Success Without Glamour
Background
So there was a discussion on Twitter, started by Michael Eisen using the hashtag #SuccessWithoutGlamour
discussing the necessity of publishing in the Big Three journals (CNS, or Cell, Nature, and Science). Heartening responses, but I suspected there might be some selection bias and decided to take a marginally more quantitative look.
Data
I thought this poster by Priem and colleagues was interesting and took it as a starting point (Priem, Costello, and Dzuba 2012). I’m rather pressed for time, so I couldn’t try their manual approach to look at faculty, so I decided to narrow the question considerably. I didn’t want to spend a bunch of time parsing HTML either, so I decided to focus on the current NSF biology postdoctoral fellows. I exported a csv from the NSF’s search containing 88 active or expired fellowships awarded after 21 June 2010 (around the time of PLoS One’s first impact factor).
import csv, os, sys
from Bio import Entrez
Entrez.email = "james.estevez@gmail.com"
nsf = csv.DictReader(open("Awards.csv", 'rt'))
names = []
for row in nsf:
names.append(row['PrincipalInvestigator'])
As we see above, I used Biopython’s Entrez interface to PubMed (Cock et al. 2009). I manually located the NLM Unique IDs for the CNS journals (Nature:410462
, Science:0404511
, Cell:0413066
), and will use those in the search:
glamour_NLM_ID = ['410462','0404511','0413066']
annointed_ones = []
no_xml = []
Next, I looped over each name, searching PubMed, then extracting any hits, and skipping over any names which lacked them:
for name in names:
# Search pubmed for all hits with our authors name
try:
search = Entrez.esearch(db="pubmed", term=''.join([name, '[AUTH]']))

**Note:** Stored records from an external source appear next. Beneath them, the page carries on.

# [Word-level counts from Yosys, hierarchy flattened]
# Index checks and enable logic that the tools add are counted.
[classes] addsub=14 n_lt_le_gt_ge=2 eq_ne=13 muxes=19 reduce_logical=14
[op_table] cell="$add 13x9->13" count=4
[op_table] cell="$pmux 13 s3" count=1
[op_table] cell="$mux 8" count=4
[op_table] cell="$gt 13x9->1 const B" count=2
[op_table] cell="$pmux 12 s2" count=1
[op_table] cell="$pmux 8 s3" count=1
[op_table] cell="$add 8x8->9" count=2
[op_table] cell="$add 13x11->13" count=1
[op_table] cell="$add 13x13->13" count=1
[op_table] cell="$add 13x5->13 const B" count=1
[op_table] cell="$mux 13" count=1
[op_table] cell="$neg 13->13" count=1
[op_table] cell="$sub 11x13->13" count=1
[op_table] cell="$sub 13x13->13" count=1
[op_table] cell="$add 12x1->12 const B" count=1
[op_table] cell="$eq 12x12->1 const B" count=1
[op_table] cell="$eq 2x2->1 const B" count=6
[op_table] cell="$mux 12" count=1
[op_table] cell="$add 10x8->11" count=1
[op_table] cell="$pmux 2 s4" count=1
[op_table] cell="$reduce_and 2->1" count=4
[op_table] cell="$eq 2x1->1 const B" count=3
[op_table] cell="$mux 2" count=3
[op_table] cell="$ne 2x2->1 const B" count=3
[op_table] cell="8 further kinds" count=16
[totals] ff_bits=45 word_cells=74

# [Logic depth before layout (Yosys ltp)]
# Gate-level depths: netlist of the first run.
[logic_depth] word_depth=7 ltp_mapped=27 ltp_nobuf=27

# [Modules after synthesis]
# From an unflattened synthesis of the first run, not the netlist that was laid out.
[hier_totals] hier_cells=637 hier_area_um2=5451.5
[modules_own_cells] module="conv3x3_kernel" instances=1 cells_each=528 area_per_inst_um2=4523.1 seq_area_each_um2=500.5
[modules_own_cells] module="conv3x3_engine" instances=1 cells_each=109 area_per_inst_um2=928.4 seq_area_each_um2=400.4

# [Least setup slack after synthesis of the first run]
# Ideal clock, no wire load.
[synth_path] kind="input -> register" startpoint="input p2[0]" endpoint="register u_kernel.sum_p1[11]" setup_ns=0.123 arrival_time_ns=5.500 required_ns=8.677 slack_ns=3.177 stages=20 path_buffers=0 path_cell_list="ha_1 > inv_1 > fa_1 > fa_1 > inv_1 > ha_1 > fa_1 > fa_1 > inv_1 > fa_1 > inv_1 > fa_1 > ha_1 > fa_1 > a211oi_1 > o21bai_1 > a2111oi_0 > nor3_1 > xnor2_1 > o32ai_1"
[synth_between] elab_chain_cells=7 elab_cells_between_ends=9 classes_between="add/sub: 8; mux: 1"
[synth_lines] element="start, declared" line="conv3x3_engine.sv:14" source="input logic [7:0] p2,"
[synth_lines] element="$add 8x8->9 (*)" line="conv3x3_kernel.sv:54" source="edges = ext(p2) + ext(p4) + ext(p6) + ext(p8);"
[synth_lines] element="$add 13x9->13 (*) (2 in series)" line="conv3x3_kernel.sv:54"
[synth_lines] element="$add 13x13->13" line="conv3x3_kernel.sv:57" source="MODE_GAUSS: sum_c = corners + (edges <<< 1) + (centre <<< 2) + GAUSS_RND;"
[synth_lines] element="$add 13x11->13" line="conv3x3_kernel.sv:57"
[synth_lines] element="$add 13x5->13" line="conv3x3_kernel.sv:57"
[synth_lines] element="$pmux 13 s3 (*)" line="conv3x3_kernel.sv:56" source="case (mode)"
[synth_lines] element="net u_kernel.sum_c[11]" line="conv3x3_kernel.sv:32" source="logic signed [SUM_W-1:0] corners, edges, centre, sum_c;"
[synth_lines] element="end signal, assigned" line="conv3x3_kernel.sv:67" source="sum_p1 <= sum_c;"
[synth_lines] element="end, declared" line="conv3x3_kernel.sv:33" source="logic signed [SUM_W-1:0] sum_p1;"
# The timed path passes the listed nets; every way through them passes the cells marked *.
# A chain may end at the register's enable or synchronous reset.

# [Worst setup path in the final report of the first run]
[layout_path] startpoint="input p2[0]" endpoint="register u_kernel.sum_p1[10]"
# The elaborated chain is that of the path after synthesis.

record = Entrez.read(search)
# Get the records
if len(record["IdList"]) > 0:
hits = Entrez.efetch(db="pubmed", id=record["IdList"], retmode="xml")
hitlist = Entrez.read(hits)
hits.close()
# make a list of NLM UIDs
nlmIDs=[hit['MedlineCitation']['MedlineJournalInfo']['NlmUniqueID'] for hit in hitlist]
if len([val for val in nlmIDs if val in glamour_NLM_ID]) > 0:
# Wow, congrats!
journal_titles = [hit['MedlineCitation']['Article']['Journal']['Title'] for hit in hitlist]
annointed_ones.append(name)
else:
continue
else:
pass
except NotXMLError:
no_xml.append(name)
Code and data available here.
Error checking:
>>> print len(no_xml)
0
I collected any names with hits in the annointed_ones
list, which we can compare with all the names:
>>> pct = float(len(annointed_ones))/len(names) * 100
>>> pct
5.681818181818182
So we have five Postdoctoral fellows with CNS publications, or about 5.7% of the total.
Additional questions
This is a quick and dirty proof of concept. Obvious follow-ups:
- What about OA publications?
- This needs to be expanded to be more specific, and to account for common surnames.
- Faculty, of course, are a different animal entirely. You’d probably want to look at tenure track faculty, but I can’t think of a clean and automated way to do so.
And others which escape me at the moment. I may return to this in the future, at the very least to rerun this with OA journals included, or to get more detailed information on the publications in which the fellows did publish.